Let $\{e_k : k\in K \}$ be an orthonormal set in a Hilbert space $H$, where $K$ is some arbitrary set.
Let $x \in H$.
Show that for each $n\in \mathbb{N}$, $F_n = \{ k\in K: |\langle e_k, x\rangle|^2 \geq \frac{1}{n}\}$ is finite. Estimate the size of $F_n$,
Show $\{k \in K : |\langle e_k, x\rangle| \ne 0 \}$ is at most countable.
Things I know:
By definition of an orthonormal set, if $e_k \ne x$, then $\langle e_k, x\rangle=0$. Also we have $\| e_k\|=1 $.
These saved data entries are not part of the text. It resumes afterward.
What follows belongs to an exercise in optimizing a design on an open flow for small area, a short achievable clock period and few clock cycles; a production flow would make more cautious choices. The RTL was checked by simulation tests, not by an equivalence proof against the original design.

**flow/design.v**
```verilog
module smc_digest (
    input  wire         clk,
    input  wire         rst,         
    input  wire         in_valid,
    output wire         in_ready,
    input  wire [31:0]  in_data,     
    input  wire         in_last,     
    input  wire [2:0]   in_nbytes,   
    output reg          out_valid,   
    output wire [127:0] out_digest   
);
    localparam [31:0] IV0 = 32'h01234567;
    localparam [31:0] IV1 = 32'h89ABCDEF;
    localparam [31:0] IV2 = 32'hFEDCBA98;
    localparam [31:0] IV3 = 32'h76543210;
    reg [511:0] ring;            
    reg [31:0]  a, b, c, d;      
    reg [31:0]  p0, p1, p2, p3;  
    reg [31:0]  q;               
    reg [6:0]   kp;              
    reg [15:0]  rsel;            
    reg [3:0]   ph;              
    reg [4:0]   nw;              
    reg         ld_first, ld_final;   
    reg         ex_first, ex_final;   
    reg         dummy;           
    reg         msg_done;        
    reg         mark_pending;    
    reg         late;            
    reg [9:0]   nwords;          
    reg [1:0]   lastnb;          
    reg         step;            
    reg         ffwd;            
    reg [3:0]   fsel;            
    reg [3:0]   ra;              
    reg [5:0]   rb;              
    reg         load_iv;         
    reg         at16, at65;      
    wire [3:0] j       = nw[3:0];
    wire       ld_slot = !nw[4] && (ph == j);
    reg        in_ready_r;       
    assign in_ready    = in_ready_r;
    wire       take    = in_ready_r && in_valid;
    wire       pad_ld  = ld_slot && msg_done;
    reg [31:0] last_word;
    always @(*) begin
        case (in_nbytes)
            3'd0:    last_word = 32'h00000080;
            3'd1:    last_word = {16'h0000, 8'h80, in_data[7:0]};
            3'd2:    last_word = {8'h00, 8'h80, in_data[15:0]};
            3'd3:    last_word = {8'h80, in_data[23:0]};
            default: last_word = in_data;
        endcase
    end
    wire [31:0] pad_word = mark_pending ? 32'h00000080 :
                           (j == 4'd14 && !late) ? {17'd0, nwords, lastnb, 3'd0} : 32'd0;
    wire [31:0] in_word  = in_last ? last_word : in_data;
    wire [31:0] lane15   = ld_slot ? (msg_done ? pad_word : in_word) : ring[31:0];
    reg  [31:0] f1, f0;
    wire [31:0] f = (b & f1) | (~b & f0);
    wire [31:0] t;
    smc_add32 u_add_t (.x(q), .y(f), .s(t));
    wire [31:0] ta  = ({32{ra[0]}} & t) | ({32{ra[1]}} & {t[30:0], t[31]})
                    | ({32{ra[2]}} & {t[29:0], t[31:30]}) | ({32{ra[3]}} & {t[28:0], t[31:29]});
    wire [31:0] rot = ({32{rb[0]}} & ta) | ({32{rb[1]}} & {ta[30:0], ta[31]})
                    | ({32{rb[2]}} & {ta[23:0], ta[31:24]}) | ({32{rb[3]}} & {ta[16:0], ta[31:17]})
                    | ({32{rb[4]}} & {ta[9:0], ta[31:10]}) | ({32{rb[5]}} & {ta[3:0], ta[31:4]});
    wire [31:0] nb;
    smc_add32 u_add_nb (.x(step ? b : 32'd0), .y(rot), .s(nb));
    wire [3:0] ni = kp[3:0];
    reg        pf;               
    wire [6:0] kp1 = (kp == 7'd67) ? 7'd0 : kp + 7'd1;
    wire [6:0] kpn = pf ? kp1 : kp;
    wire [3:0] ph_n  = at65 ? 4'd0 : ph + 4'd1;
    wire [3:0] x     = kpn[3:0];
    wire       ph_ok = !at65 && ph_n == x + 4'd1;
    wire       pf_s1 = (kpn[6:4] != 3'd0) ||
                       (ph_ok && ((nw > {1'b0, x}) || (ld_slot && msg_done && nw == {1'b0, x})));
    wire       pf_s2 = ph_ok && ld_slot && !msg_done && nw == {1'b0, x};
    wire       pf_n  = pf_s1 || (pf_s2 && in_valid);
    wire [4:0] nw_p1 = nw + 5'd1;
    wire [4:0] nw_nt = pad_ld ? nw_p1 : nw;
    wire       rdy_nt = at65 ? !(msg_done && !ex_final)
                             : (!nw_nt[4] && ph_n == nw_nt[3:0] && !msg_done);
    wire       rdy_tk = !at65 && !nw_p1[4] && ph_n == nw_p1[3:0] && !msg_done;
    wire       rdy_n  = (in_ready_r && in_valid) ? (rdy_tk && !in_last) : rdy_nt;
    function [3:0] lane_of(input [6:0] op);
        case (op[5:4])
            2'd0:    lane_of = 4'd15;
            2'd1:    lane_of = {op[1:0], 2'b00};
            2'd2:    lane_of = {op[2:0], 1'b0} + 4'd4;
            default: lane_of = op[3:0] * 4'd6 + 4'd15;
        endcase
    endfunction
    reg [31:0] rk;
    always @(*) begin
        case (kp[5:4])
            2'd0:    rk = 32'h11111111;
            2'd1:    rk = 32'h22222222;
            2'd2:    rk = 32'h44444444;
            default: rk = 32'h88888888;
        endcase
    end
    reg [31:0] ivw;
    always @(*) begin
        case (kp[1:0])
            2'd0:    ivw = IV0;
            2'd1:    ivw = IV3;
            2'd2:    ivw = IV2;
            default: ivw = IV1;
        endcase
    end
    reg [31:0] wr;
    integer li;
    always @(*) begin
        wr = 32'd0;
        for (li = 0; li < 16; li = li + 1)
            wr = wr | ({32{rsel[li]}} & ring[li*32 +: 32]);
    end
    wire [31:0] wsel = !pf ? 32'd0 :
                       kp[6] ? (ex_first ? ivw : p1) : wr;
    wire [31:0] ksel = (pf && !kp[6]) ? {rk[31:8], rk[7:0] + {4'd0, ni}} : 32'd0;
    wire [31:0] an   = load_iv ? IV0 : d;
    wire [31:0] cn   = load_iv ? IV2 : b;    
    wire [31:0] dn   = load_iv ? IV3 : c;
    wire [3:0]  fsel_n = (pf && !kp[6]) ? (4'b0001 << kp[5:4]) : 4'b0000;
    wire [31:0] cs_s = an ^ wsel ^ ksel;
    wire [31:0] cs_c = (an & wsel) | (an & ksel) | (wsel & ksel);
    wire [31:0] qn;
    smc_add32bk u_add_q (.x(cs_s), .y({cs_c[30:0], 1'b0}), .s(qn));
    assign out_digest = {p1, p2, p3, p0};
    always @(posedge clk) begin
        ring <= {lane15, ring[511:32]};
        p0 <= p1;
        p1 <= p2;
        p2 <= p3;
        p3 <= ffwd ? nb : p0;
        a <= load_iv ? IV0 : d;
        b <= load_iv ? IV1 : nb;
        c <= cn;
        d <= dn;
        f1 <= ({32{fsel_n[0]}} & cn) | ({32{fsel_n[1]}} & (cn | dn))
            | ({32{fsel_n[2]}} & ~(cn ^ dn)) | ({32{fsel_n[3]}} & ~cn);
        f0 <= ({32{fsel_n[0]}} & dn) | ({32{fsel_n[1]}} & (cn & ~dn))
            | ({32{fsel_n[2]}} & (cn ^ dn)) | ({32{fsel_n[3]}} & ~(cn ^ dn));
        q <= qn;
        rsel <= 16'd1 << lane_of(kpn);
    end
    always @(posedge clk) begin
        if (rst) begin
            out_valid    <= 1'b0;
            kp           <= 7'd67;
            pf           <= 1'b1;
            in_ready_r   <= 1'b1;
            step         <= 1'b0;
            ffwd         <= 1'b1;
            fsel         <= 4'b0000;
            ra           <= 4'b0001;
            rb           <= 6'b000001;
            load_iv      <= 1'b0;
            at16         <= 1'b0;
            at65         <= 1'b0;
            ph           <= 4'd0;
            nw           <= 5'd0;
            ld_first     <= 1'b1;
            ld_final     <= 1'b0;
            ex_first     <= 1'b1;
            ex_final     <= 1'b1;
            dummy        <= 1'b1;
            msg_done     <= 1'b0;
            mark_pending <= 1'b0;
            late         <= 1'b0;
            nwords       <= 10'd0;
            lastnb       <= 2'd0;
        end else begin
            out_valid <= load_iv && !dummy;
            if (load_iv) dummy <= 1'b0;
            kp      <= kpn;
            pf      <= pf_n;
            in_ready_r <= rdy_n;
            step    <= pf && !kp[6];
            ffwd    <= pf && kp[6];
            fsel    <= (pf && !kp[6]) ? (4'b0001 << kp[5:4]) : 4'b0000;
            ra      <= (pf && !kp[6]) ? (4'b0001 << kp[5:4]) : 4'b0001;
            rb      <= !(pf && !kp[6])          ? 6'b000001 :
                       ({kp[5:4], kp[1:0]} == 4'hF) ? 6'b100000 :
                       (6'b000010 << kp[1:0]);
            load_iv <= pf && kp == 7'd67 && ex_final;
            at16    <= pf && kp == 7'd16;
            at65    <= pf && kp == 7'd65;
            if (at16) begin
                ex_first <= ld_first;
                ex_final <= ld_final;
            end
            if (at65) begin
                ph       <= 4'd0;
                nw       <= 5'd0;
                ld_first <= ex_final;
                ld_final <= 1'b0;
                late     <= 1'b0;
                if (ex_final) begin
                    msg_done     <= 1'b0;
                    mark_pending <= 1'b0;
                    nwords       <= 10'd0;
                    lastnb       <= 2'd0;
                end
            end else begin
                ph <= ph + 4'd1;
                if (take || pad_ld) nw <= nw_p1;
                if (take) begin
                    if (in_last) begin
                        if (in_nbytes[2]) nwords <= nwords + 10'd1;
                        lastnb       <= in_nbytes[1:0];
                        msg_done     <= 1'b1;
                        mark_pending <= (in_nbytes == 3'd4);
                        if (in_nbytes < 3'd4 && j[3:1] == 3'b111) late <= 1'b1;
                    end else begin
                        nwords <= nwords + 10'd1;
                    end
                end
                if (pad_ld) begin
                    if (mark_pending) begin
                        mark_pending <= 1'b0;
                        if (j[3:1] == 3'b111) late <= 1'b1;
                    end else if (j == 4'd14 && !late) begin
                        ld_final <= 1'b1;
                    end
                end
            end
        end
    end
endmodule
module smc_add32 (
    input  wire [31:0] x,
    input  wire [31:0] y,
    output wire [31:0] s
);
    assign s = x + y;
endmodule
module smc_add32bk (
    input  wire [31:0] x,
    input  wire [31:0] y,
    output wire [31:0] s
);
  wire [31:0] g0 = x & y, p0 = x ^ y;
  wire [31:0] g[0:9], p[0:9];
  assign g[0] = g0; assign p[0] = p0;
  genvar l, i;
  generate for (l = 0; l < 5; l = l + 1) begin: up
    for (i = 0; i < 32; i = i + 1) begin: b
      if (((i + 1) % (2 << l)) == 0) begin
        assign g[l+1][i] = g[l][i] | (p[l][i] & g[l][i - (1<<l)]);
        assign p[l+1][i] = p[l][i] & p[l][i - (1<<l)];
      end else begin
        assign g[l+1][i] = g[l][i];
        assign p[l+1][i] = p[l][i];
      end
    end
  end
  for (l = 0; l < 4; l = l + 1) begin: dn
    for (i = 0; i < 32; i = i + 1) begin: b
      localparam integer D = 8 >> l;
      if (((i + 1) % (2*D)) == D && i >= 2*D - 1 + 0 && i > D) begin
        assign g[l+6][i] = g[l+5][i] | (p[l+5][i] & g[l+5][i - D]);
        assign p[l+6][i] = p[l+5][i] & p[l+5][i - D];
      end else begin
        assign g[l+6][i] = g[l+5][i];
        assign p[l+6][i] = p[l+5][i];
      end
    end
  end endgenerate
  assign s = p0 ^ {g[9][30:0], 1'b0};
endmodule
```
**flow/flow/run.sh**
```bash
#!/bin/bash
# The standard layout with three changes: synthesis leaves adders to ABC
# (no half/full-adder cell extraction), the ports get the smallest buffer, and
# ORFS's timing repair aims 8.5 ns below the clock period.
set -euo pipefail
bash standard.sh ADDER_MAP_FILE= SETUP_SLACK_MARGIN=8.5 "BUFFER_PORTS_ARGS=-buffer_cell sky130_fd_sc_hd__buf_1" finish > run_standard.log 2>&1
```
**flow/standard.sh**
```bash
#!/bin/bash
# synth_recipe.tcl (not shown) runs the flow's synth.tcl, then flattens the netlist and writes it again
# the make line also repeats each setting of config.mk as NAME=value (left out here)
make -C /OpenROAD-flow-scripts/flow DESIGN_CONFIG=/design/flow/config.mk WORK_HOME=/design/flow/orfs CLKGATE_MAP_FILE= SYNTH_SCRIPT=/design/flow/synth_recipe.tcl "${@:-finish}"
```
**flow/config.mk**
```make
export PLATFORM = sky130hd
export DESIGN_NAME = smc_digest
export DESIGN_NICKNAME = smc_digest
export VERILOG_FILES = /design/flow/design.v
export SDC_FILE = /design/flow/constraint.sdc
export NUM_CORES = 4
export LEC_CHECK = 0
export ABC_AREA = 1
export CAP_MARGIN = 20
export CORE_MARGIN = 2
export CORE_UTILIZATION = 40
export CTS_BUF_LIST = sky130_fd_sc_hd__clkbuf_4
export CTS_CLUSTER_DIAMETER = 40
export CTS_CLUSTER_SIZE = 8
export SLEW_MARGIN = 20
export TNS_END_PERCENT = 0
```
**flow/constraint.sdc**
```tcl
create_clock -name core_clock -period 12.0 [get_ports {clk}]
set_input_delay 2.4000 -clock core_clock [delete_from_list [all_inputs] [get_ports {clk}]]
set_output_delay 2.4000 -clock core_clock [all_outputs]
set_load 0.01 [all_outputs]
```
==> summary.md, run 1 <==
| Metric | Value |
|---|---|
| Post-Syn Nets | `5193` |
| Final Critical Period | `roughly 3.9 ns` |
| Root Driver | `clkbuf_4` |
| Crit-path leading delay family | `flip-flops` |
| Ys async rst share | `0` |
| Reg-to-reg critical path startpoint | `b[2]` |
| IO buf count | `roughly 170` |
| R2R setup slack | `8.12 ns` |
| Endpoint, Worst Hold | `ring[439]` |
| Hold depth | `0` |
| Clock latency (worst-skew pair) | `between 1 and 1.5 ns` |
| RSZ-0062 raised after global routing | `yes` |
| CTS tree | `built` |
| Achievable frequency | `0.255 GHz` |
| Avg Cell Area, Syn | `~7.3 um2` |
| Leading area contributor after synthesis | `dfxtp_1` |
| Core Box Area | `slightly above 90000 um2` |
| Initial antenna violation count | `2` |
| Max stage delay cell, worst path | `dfxtp_4` |
| Area grow syn2layout | `15.5%` |
| Initial core utilization | `0.404` |
| Yosys reg bits | `902` |
| Number of global-route vias before repair | `32586` |
| Ys Warns | `2` |
| Worst slew pin tran | `1.21 ns` |
| Synth cell types | `61` |
| Post-synthesis cell count | `between 5000 and 6000` |
| Largest net degree at the start of global routing | `just over 70` |
| Die W | `roughly 310 um` |
| Die area | `roughly 97000 um2` |
| CTS clk-pin slew, worst paths | `0.08 ns` |
| Critical path type | `flip-flop to output pin` |
| Number of cell rows | `between 100 and 150` |
| DRC violations left | `0` |
| ANT nets after route | `0` |
| Hpwl dp | `around 93000 um` |
| Vias | `35251` |
| Hold Startpoint | `ring[471]` |
| First-pass GRT wire length | `between 150000 and 200000 um` |
| WL per Instance | `between 15 and 20 um` |
| Setup violations, final | `0` |
| Hold Buf Count CTS | `0` |
| CP cell instances | `buf_6` |
| CP Data Required Time | `9.60 ns` |
| GRT Total Usage | `0.262` |
| Pre-antenna DRT Iters | `6` |
| Final instance area | `43600 um2` |
| Status | `timing/DRC/antenna clean` |
| WP data arrival | `approximately 1.5 ns` |
| EDFF count, synth | `0` |
| Main synth FF type | `dfxtp_1` |
| Placed cell areas | `approximately 40000 um2` |
| Layout cells sized above 1 | `0.185` |
| Worst setup SP type | `flip-flop` |
| Sequential share of the synthesized area | `0.478` |
| # Max-Cap Violations | `0` |
| Final hold viol count | `0` |
| Part of the cycle the worst path needs | `0.327` |
| Critical Path Max Stage Delay | `about 0.41 ns` |
| Setup_tns | `0 ns` |
| Worst r2r path cells | `28` |
| Levels on crit path | `1` |
| Bufs and invs on worst path | `1` |
| Area share of the largest cell type after synthesis | `0.478` |
| Final wirelength | `roughly 130000 um` |
| GPL Wtd Cong | `approximately 1` |
| Initial DRC count | `3197` |
| RR Endpoint | `p3[31]` |
| CP Capture Type | `output pin` |
| I/O pin count | `approximately 170` |
| Clock sinks | `roughly 900` |
| Max-slew violation count | `0` |
| Fin nets | `roughly 5500` |
| Clock skew | `between 0.09 and 0.1 ns` |
| Slew HR | `0.187` |
| Clk buf depth | `3` |
| Total gr overflow | `0` |
| Top cells by area, synth | `dfxtp_1 48%, nand2_1 18%, nand3_1 5.7%` |
| Area of the mapped netlist | `roughly 38000 um2` |
| Total CTS buffers | `approximately 140` |
| Hold Crit Class | `flip-flop to flip-flop` |
| Via density per instance | `around 5.2` |
| Crit Path Max Fanout | `2` |
| CTS H-Tree Depth | `4` |
| Fill count | `about 9400` |
| Die height | `311 um` |
-- registers in the layout, indices dropped and copies added (netlist names), 7 cells and up --
name	count
b	32
c	32
d	32
f0	32
f1	32
kp	7
nwords	10
p0	32
p1	32
p2	32
p3	32
q	32
ring	512
rsel	16
-- cell type report --
class / instances / area, um2 / share of cell area
inverters: 527 / 2000 / 0.0458
well taps: 1254 / 1570 / 0.0360
repair buffers: 264 / 1640 / 0.0377
clock inverters: 41 / 443 / 0.0102
diodes: 7 / 17.5 / 0.000402
multi-input cells: 3573 / 18500 / 0.424
clock buffers: 151 / 1130 / 0.0260
flip-flops and latches: 902 / 18300 / 0.420
-- routing by layer --
layer / GRT usage / vias to the layer above / wire [um]
met2: 0.412 / 1325 / 58300
met1: 0.351 / 16508 / 57600
met5: 0 / - / 0
met3: 0.0610 / 240 / 11000
met4: 0.0907 / 0 / 4610
li1: - / 17178 / -
-- cells in the mapped netlist, types with 27 or more instances --
library cell and n:
dfxtp_1 902, buf_1 28, nand2_1 1763, nor2_1 364, xor2_1 56, o21ai_0 177
buf_2 33, nor2_2 46, nand2_2 112, inv_2 48, a21oi_1 104, o2111ai_1 49
nand4_1 91, inv_1 472, a221oi_1 72, nand3_1 427, o21ai_1 32, clkbuf_1 88
nand3_2 27
-- placed cells by master, fill, tap and decap left out, types with 13 or more instances in the layout --
master	instances
a211oi_1	15
a21o_1	13
a21oi_1	88
a21oi_2	21
a221oi_1	72
a22o_1	15
buf_1	72
buf_2	48
buf_4	84
clkbuf_2	41
clkbuf_4	151
clkinv_1	16
dfxtp_1	800
dfxtp_2	51
dfxtp_4	51
inv_1	468
inv_2	47
nand2_1	1677
nand2_2	163
nand2_4	39
nand3_1	369
nand3_2	79
nand3b_1	20
nand4_1	91
nor2_1	306
nor2_2	52
nor2_4	71
nor3_1	18
o2111ai_1	49
o211ai_1	13
o21ai_0	158
o21ai_1	40
o21ai_2	13
o221ai_1	18
xnor2_1	20
xor2_1	53
-- stage by stage --
stage / setup slack (ns) / std cells / hold WS, ns / utilization
detailed placement: 7.33 / 6458 / 0.334 / 0.425
floorplan: 8.51 / 5154 / 0.331 / -
CTS: 7.98 / 6665 / 0.297 / 0.446
global placement: 7.36 / 6457 / 0.332 / 0.424
global route: 7.94 / 6717 / 0.307 / 0.467
finish: 8.07 / 6719 / 0.289 / 0.467
-- worst max-delay path by stage --
stage               startpoint         endpoint  slack [ns]
floorplan             in_valid        nwords[9]        8.51
global placement            pf            q[31]        7.36
detailed placement          pf            q[31]        7.33
CTS                     p1[25]  out_digest[121]        7.98
global route              b[2]           p3[29]        7.94
finish                   p1[4]  out_digest[100]        8.07
-- cell families after synthesis --
| group | synth area share |
|---|---|
| simple gates | 0.340 |
| flops | 0.478 |
| buf+inv | 0.0693 |
| compound gates | 0.0947 |
| xor+xnor | 0.0176 |
-- repair_timing --
action | CTS | global route
cloned | 1 | 2
pin swaps | 3 | 92
gates resized for setup | 175 | 456
setup endpoints to repair | 220 | 219
buffers inserted | 14 | 44
Testbench counts, summed over its fixed seeds: cycles 86,588.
Also, the $\{k \in K : |\langle e_k, x\rangle| \ne 0 \}$ is the $(\cup F_n)^c$
From here I'm not sure what to do.
Any help is appreciated!
Thanks!
Probably you mean $\langle e_i,e_j\rangle=0$ for $i\ne j$, an arbitrary $x\in H$ need not be orthogonal to the basis elements.
For any vector $x\in H$ and finite subset $I\subseteq K$ let $x_I$ denote the orthogonal projection of $x$ to ${\rm span}(e_i:i\in I)$, that is, $$x_I=\sum_{i\in I}\langle x,e_i\rangle e_i$$ and because it's a projection of $x$, we have $\|x_I\|\le\|x\|$.
Now, if $I\subseteq F_n$, then $$\|x\|^2\ge\|x_I\|^2=\sum_{i\in I}|\langle x,e_i\rangle|^2\ge\frac{|I|}n$$ which implies $|I|\le n\,\|x\|^2$.
$\{k\in K:\langle x,e_k\rangle\ne 0\}=\bigcup_{n\in\Bbb N}F_n$ and not the complement of the union.
A countable union of finite sets is countable.